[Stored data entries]
····················

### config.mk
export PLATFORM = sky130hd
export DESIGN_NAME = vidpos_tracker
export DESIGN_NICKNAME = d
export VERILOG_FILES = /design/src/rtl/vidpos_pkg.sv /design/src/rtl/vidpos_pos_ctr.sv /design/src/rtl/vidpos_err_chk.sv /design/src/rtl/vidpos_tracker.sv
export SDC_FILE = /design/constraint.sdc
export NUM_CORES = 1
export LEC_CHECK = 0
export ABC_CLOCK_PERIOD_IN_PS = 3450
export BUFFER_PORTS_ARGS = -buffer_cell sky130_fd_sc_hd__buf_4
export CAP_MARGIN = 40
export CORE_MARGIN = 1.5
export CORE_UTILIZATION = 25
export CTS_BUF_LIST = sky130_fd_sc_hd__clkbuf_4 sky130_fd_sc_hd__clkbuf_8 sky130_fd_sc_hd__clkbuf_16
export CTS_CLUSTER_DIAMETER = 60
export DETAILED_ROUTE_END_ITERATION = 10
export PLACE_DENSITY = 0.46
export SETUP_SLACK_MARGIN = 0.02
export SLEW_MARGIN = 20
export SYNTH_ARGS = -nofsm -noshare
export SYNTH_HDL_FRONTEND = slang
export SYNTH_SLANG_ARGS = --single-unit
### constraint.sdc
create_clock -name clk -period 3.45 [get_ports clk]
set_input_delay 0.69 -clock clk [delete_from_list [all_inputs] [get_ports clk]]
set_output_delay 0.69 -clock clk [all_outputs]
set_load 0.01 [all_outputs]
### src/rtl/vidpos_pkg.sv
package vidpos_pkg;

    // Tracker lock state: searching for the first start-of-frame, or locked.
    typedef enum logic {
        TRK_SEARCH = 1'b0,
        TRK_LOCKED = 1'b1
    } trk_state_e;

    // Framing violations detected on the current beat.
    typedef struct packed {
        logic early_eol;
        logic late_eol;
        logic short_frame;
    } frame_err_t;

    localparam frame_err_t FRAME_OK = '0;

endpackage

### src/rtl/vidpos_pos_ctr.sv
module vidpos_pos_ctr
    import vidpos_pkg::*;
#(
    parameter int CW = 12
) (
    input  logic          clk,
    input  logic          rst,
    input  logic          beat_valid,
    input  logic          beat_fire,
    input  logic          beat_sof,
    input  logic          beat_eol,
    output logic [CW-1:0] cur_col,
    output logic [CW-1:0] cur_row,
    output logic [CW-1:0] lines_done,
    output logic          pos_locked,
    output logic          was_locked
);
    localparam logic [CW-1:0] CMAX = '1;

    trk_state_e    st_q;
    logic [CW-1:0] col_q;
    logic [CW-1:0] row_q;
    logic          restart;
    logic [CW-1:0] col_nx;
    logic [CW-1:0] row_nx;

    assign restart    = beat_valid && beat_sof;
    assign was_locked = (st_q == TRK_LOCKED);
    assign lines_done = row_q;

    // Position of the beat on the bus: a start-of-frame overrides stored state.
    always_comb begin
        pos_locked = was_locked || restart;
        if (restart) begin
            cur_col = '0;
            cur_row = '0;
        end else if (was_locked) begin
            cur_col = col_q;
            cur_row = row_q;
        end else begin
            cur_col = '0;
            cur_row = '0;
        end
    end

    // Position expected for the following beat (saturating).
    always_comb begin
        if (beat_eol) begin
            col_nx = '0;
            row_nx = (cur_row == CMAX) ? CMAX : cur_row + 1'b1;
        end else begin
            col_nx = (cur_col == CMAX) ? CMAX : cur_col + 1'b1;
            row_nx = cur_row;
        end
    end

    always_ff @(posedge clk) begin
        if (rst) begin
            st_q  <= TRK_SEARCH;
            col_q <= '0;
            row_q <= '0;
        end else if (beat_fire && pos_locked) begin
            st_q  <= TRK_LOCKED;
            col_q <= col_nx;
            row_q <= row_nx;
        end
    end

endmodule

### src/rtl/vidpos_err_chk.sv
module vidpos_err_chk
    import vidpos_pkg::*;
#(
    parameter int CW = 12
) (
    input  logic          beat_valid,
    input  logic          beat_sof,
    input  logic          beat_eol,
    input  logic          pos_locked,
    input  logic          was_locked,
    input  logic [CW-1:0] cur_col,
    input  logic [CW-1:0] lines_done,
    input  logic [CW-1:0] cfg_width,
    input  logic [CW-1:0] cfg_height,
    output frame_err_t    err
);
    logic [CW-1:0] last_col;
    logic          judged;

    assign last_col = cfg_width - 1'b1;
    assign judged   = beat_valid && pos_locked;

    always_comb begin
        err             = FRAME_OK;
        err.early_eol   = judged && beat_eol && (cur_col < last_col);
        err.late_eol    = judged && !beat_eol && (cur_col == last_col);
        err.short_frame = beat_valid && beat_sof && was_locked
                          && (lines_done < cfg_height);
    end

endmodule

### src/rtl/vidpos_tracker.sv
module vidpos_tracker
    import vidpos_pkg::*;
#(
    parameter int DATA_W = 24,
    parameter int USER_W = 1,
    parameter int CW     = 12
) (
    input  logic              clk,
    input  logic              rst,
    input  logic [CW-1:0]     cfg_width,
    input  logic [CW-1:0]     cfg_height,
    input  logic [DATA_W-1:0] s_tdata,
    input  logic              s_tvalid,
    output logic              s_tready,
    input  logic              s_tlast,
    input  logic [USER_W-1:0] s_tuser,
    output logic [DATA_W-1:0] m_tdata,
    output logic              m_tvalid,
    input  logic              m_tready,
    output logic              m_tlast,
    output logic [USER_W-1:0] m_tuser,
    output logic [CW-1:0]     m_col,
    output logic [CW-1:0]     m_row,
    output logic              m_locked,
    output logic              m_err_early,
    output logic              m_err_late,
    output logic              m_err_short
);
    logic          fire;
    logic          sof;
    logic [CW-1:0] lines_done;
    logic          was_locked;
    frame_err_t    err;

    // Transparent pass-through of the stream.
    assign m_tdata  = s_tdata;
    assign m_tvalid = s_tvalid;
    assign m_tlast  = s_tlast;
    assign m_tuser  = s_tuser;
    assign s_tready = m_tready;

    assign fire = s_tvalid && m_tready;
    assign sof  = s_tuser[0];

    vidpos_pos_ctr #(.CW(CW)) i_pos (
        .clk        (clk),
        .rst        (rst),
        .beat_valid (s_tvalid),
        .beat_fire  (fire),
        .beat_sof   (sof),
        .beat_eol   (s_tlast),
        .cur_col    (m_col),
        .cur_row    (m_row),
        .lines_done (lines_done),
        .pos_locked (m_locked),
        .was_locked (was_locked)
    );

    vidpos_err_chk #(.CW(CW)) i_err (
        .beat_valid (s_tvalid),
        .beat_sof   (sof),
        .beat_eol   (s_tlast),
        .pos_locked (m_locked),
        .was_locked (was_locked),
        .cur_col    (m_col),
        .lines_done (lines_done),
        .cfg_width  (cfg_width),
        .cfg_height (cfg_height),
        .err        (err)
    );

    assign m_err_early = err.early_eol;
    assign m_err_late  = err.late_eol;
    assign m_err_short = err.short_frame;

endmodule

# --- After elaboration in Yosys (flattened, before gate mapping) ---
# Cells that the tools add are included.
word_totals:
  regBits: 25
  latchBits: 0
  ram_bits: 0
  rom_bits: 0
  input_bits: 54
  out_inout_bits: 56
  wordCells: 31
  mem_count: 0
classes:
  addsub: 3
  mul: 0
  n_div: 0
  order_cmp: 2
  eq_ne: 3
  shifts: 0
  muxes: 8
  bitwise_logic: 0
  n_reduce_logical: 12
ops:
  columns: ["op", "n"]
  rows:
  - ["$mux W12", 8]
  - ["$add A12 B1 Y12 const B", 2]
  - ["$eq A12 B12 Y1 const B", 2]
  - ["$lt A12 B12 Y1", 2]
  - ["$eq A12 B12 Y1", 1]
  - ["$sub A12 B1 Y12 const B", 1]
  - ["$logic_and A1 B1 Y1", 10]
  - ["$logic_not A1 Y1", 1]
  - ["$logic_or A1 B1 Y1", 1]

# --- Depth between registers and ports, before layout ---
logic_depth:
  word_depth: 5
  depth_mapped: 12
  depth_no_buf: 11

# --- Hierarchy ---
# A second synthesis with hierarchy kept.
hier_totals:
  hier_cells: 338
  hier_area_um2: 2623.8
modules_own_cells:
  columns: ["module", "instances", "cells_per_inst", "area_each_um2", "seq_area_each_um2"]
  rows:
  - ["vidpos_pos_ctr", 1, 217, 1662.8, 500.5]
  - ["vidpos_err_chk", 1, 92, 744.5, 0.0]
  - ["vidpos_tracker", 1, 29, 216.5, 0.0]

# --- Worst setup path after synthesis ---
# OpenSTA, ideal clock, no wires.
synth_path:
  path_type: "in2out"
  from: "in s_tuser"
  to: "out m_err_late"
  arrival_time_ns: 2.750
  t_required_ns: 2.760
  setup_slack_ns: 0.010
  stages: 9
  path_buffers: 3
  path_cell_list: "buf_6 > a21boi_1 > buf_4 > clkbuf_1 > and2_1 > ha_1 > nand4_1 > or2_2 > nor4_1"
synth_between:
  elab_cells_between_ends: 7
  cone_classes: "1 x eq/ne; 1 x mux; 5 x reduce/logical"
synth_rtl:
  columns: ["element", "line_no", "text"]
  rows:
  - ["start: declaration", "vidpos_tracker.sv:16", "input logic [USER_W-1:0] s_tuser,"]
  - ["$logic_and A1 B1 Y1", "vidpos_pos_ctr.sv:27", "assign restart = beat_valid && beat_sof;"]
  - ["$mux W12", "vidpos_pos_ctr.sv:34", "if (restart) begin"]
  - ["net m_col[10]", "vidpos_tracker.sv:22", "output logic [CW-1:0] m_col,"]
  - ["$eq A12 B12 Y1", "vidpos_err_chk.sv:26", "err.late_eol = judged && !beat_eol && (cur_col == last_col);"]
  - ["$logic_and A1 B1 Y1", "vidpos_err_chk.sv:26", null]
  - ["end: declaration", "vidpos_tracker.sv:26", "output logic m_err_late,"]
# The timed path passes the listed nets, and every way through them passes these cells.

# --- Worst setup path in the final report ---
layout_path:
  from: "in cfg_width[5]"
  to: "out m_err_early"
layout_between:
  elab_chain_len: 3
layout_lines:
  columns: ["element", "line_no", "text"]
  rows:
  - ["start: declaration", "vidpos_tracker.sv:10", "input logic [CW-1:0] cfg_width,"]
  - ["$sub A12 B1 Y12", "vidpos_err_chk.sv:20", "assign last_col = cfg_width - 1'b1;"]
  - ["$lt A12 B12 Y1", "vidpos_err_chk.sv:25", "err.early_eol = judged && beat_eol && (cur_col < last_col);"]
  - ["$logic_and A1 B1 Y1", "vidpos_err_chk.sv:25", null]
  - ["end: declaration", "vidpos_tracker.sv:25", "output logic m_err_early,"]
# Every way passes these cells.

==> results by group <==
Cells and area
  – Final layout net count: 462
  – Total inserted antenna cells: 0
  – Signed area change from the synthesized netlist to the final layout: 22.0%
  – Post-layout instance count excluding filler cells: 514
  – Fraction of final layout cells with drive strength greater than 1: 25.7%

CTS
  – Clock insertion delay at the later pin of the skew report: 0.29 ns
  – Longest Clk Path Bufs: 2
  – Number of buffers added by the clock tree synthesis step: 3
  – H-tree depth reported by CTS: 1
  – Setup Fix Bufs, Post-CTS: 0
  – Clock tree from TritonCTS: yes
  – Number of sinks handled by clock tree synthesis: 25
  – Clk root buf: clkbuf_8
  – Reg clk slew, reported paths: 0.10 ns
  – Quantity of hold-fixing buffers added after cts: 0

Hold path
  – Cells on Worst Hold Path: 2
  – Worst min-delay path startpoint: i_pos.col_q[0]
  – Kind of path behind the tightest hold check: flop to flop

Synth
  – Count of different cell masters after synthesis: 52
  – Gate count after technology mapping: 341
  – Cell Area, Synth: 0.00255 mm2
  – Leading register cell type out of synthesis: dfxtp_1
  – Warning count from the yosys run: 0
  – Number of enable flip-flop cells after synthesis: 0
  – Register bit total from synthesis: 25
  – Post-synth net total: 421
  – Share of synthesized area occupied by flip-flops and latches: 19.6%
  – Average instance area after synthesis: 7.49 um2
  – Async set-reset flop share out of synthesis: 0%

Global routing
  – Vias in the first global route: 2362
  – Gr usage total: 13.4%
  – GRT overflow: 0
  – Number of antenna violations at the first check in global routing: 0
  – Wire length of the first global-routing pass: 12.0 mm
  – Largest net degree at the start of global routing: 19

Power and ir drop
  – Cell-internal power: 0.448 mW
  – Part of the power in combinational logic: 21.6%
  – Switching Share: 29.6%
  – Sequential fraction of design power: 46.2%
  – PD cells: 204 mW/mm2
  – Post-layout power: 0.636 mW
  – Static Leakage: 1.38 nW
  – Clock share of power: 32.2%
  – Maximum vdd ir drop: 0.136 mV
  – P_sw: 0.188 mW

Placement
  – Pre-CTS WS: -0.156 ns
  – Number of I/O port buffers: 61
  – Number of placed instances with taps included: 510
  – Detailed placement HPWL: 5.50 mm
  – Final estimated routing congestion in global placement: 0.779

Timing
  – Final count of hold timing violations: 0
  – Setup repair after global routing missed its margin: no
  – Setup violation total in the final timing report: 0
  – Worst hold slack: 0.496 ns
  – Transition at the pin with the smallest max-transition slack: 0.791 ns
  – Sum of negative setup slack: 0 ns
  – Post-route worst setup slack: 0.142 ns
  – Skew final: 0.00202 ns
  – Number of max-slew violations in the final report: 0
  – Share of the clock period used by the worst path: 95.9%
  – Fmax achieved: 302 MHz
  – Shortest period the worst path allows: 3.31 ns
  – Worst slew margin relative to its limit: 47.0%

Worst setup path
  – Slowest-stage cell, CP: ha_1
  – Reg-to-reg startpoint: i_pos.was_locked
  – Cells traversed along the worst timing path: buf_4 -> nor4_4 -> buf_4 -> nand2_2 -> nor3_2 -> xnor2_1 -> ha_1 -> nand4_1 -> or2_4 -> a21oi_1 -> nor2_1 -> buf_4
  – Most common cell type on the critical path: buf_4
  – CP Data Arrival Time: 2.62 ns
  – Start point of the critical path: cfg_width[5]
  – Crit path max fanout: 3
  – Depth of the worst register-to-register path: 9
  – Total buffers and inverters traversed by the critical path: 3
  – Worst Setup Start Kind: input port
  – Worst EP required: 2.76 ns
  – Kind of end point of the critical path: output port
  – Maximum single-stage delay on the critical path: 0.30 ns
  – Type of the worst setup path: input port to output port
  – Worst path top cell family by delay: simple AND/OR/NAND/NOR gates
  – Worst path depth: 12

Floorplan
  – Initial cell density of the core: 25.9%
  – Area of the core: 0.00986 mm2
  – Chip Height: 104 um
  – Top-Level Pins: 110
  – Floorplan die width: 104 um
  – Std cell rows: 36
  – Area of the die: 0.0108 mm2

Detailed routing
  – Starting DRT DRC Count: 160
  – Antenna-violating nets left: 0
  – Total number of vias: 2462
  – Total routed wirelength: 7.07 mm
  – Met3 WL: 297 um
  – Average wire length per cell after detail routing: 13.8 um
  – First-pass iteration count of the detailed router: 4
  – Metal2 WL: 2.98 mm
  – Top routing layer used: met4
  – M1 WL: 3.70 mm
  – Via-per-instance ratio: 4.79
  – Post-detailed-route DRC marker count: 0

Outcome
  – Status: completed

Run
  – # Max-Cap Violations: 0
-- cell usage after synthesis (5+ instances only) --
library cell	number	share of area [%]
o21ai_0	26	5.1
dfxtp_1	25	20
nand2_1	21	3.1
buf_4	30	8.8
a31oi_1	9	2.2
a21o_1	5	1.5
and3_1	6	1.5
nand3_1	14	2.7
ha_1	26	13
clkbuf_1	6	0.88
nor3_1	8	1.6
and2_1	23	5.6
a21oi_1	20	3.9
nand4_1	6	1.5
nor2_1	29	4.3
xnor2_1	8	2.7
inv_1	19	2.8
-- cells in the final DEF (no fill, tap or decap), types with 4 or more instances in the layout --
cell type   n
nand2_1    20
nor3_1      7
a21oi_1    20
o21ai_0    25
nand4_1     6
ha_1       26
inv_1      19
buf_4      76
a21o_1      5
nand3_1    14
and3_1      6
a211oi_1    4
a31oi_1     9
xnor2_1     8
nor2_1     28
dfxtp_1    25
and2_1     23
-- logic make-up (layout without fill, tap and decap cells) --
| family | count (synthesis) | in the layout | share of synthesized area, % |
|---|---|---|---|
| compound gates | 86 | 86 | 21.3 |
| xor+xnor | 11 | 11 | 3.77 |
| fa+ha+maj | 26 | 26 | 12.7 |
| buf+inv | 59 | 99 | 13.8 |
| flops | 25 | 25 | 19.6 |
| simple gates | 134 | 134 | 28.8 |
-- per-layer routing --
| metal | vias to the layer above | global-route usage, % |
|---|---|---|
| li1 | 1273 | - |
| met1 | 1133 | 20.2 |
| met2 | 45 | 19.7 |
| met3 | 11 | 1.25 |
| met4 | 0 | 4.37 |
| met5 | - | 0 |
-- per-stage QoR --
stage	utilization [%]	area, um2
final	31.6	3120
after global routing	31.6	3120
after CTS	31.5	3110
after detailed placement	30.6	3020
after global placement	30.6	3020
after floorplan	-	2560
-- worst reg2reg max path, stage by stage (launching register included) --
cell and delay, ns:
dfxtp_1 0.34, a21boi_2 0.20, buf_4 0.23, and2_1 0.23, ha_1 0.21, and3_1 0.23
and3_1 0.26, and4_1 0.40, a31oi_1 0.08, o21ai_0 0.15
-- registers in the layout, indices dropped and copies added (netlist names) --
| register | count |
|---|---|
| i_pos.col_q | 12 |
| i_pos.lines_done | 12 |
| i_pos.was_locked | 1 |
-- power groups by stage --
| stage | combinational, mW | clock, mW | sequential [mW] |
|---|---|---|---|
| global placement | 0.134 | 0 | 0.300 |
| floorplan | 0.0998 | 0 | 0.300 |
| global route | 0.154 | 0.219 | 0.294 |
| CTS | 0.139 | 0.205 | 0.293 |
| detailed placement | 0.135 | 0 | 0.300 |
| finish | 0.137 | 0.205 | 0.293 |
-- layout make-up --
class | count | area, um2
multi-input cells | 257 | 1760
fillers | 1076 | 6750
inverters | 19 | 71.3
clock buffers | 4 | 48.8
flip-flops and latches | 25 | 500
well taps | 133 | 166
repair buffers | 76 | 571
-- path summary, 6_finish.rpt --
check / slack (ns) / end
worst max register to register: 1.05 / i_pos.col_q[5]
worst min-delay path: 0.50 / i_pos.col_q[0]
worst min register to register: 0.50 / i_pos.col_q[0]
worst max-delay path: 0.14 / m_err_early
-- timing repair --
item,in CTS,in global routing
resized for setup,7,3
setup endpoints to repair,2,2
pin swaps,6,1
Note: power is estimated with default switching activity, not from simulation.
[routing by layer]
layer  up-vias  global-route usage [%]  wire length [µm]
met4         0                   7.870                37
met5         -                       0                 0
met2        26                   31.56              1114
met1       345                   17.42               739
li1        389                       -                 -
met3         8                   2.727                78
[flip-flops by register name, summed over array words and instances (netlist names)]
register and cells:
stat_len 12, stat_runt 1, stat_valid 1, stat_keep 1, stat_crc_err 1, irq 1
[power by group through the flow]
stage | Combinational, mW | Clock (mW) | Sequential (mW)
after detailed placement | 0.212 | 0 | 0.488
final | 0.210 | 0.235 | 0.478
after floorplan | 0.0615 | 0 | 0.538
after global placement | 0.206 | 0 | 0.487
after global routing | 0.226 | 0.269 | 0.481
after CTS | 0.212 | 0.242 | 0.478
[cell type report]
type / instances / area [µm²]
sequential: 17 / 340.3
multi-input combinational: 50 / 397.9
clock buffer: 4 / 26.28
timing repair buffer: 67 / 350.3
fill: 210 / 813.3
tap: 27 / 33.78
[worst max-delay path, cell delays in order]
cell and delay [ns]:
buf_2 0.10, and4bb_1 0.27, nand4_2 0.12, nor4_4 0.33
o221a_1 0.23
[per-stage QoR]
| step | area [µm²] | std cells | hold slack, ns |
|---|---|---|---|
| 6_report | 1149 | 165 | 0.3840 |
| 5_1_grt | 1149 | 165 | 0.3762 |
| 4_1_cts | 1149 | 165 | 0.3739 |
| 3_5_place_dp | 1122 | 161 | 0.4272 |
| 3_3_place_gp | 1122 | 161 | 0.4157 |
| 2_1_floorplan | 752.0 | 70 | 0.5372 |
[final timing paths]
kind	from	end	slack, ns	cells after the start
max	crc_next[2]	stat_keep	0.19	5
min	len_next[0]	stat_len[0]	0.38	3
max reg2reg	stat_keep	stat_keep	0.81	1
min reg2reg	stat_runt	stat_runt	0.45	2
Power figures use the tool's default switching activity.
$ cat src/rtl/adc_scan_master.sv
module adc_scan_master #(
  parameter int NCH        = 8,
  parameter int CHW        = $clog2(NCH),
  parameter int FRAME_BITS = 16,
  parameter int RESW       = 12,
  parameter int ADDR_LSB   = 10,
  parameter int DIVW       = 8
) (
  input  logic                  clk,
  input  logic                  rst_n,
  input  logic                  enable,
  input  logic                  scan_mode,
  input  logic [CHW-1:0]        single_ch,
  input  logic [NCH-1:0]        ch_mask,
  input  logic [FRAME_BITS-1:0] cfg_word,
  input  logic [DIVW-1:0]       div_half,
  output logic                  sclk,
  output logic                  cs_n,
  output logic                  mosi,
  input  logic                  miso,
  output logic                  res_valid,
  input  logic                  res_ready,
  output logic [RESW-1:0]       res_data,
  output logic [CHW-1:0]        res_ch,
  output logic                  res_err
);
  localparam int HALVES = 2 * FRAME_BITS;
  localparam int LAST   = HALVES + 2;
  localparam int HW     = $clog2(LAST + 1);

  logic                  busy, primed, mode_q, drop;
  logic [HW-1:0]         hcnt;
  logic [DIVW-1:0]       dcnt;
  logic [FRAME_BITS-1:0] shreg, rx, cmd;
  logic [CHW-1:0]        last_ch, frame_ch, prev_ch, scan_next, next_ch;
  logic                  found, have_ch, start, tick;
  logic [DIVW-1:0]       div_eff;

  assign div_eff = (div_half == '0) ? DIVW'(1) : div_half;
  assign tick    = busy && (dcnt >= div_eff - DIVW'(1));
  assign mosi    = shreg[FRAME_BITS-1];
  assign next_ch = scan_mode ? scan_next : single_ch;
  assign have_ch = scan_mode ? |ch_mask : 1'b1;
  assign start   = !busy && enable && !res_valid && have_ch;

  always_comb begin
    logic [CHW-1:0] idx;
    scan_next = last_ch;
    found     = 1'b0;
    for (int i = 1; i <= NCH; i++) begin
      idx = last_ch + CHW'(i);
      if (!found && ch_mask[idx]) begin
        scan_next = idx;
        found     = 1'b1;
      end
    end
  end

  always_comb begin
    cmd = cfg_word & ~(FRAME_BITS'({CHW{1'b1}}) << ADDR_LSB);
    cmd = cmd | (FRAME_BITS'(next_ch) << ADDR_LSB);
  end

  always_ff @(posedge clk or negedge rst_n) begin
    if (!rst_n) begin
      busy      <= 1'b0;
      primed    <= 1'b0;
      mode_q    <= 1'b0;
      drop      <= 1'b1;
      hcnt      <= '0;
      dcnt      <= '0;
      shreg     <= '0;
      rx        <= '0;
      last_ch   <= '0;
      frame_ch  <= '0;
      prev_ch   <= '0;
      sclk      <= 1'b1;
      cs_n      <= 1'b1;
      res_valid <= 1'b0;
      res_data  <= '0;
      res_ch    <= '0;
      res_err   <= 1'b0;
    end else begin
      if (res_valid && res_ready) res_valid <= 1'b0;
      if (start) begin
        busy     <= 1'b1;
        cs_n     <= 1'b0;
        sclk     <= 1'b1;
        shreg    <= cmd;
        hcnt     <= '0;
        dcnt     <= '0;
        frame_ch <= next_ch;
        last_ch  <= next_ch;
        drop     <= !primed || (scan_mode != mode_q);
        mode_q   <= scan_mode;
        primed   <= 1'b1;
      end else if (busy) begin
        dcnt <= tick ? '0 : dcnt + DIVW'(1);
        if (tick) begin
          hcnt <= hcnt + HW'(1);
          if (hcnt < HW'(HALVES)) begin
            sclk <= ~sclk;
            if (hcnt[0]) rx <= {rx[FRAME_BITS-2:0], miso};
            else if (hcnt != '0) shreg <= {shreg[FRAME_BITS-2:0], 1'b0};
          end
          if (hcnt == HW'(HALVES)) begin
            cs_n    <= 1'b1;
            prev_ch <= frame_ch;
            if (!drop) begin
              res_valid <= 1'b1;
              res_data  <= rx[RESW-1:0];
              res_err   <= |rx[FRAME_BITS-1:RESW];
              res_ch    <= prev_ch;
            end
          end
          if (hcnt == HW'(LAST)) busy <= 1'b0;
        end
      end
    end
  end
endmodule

····················

Out of the data above, give again only the lines starting at the one holding "wordCells: 31" and ending at the one holding "depth_no_buf: 11", unchanged.

  wordCells: 31
  mem_count: 0
classes:
  addsub: 3
  mul: 0
  n_div: 0
  order_cmp: 2
  eq_ne: 3
  shifts: 0
  muxes: 8
  bitwise_logic: 0
  n_reduce_logical: 12
ops:
  columns: ["op", "n"]
  rows:
  - ["$mux W12", 8]
  - ["$add A12 B1 Y12 const B", 2]
  - ["$eq A12 B12 Y1 const B", 2]
  - ["$lt A12 B12 Y1", 2]
  - ["$eq A12 B12 Y1", 1]
  - ["$sub A12 B1 Y12 const B", 1]
  - ["$logic_and A1 B1 Y1", 10]
  - ["$logic_not A1 Y1", 1]
  - ["$logic_or A1 B1 Y1", 1]

# --- Depth between registers and ports, before layout ---
logic_depth:
  word_depth: 5
  depth_mapped: 12
  depth_no_buf: 11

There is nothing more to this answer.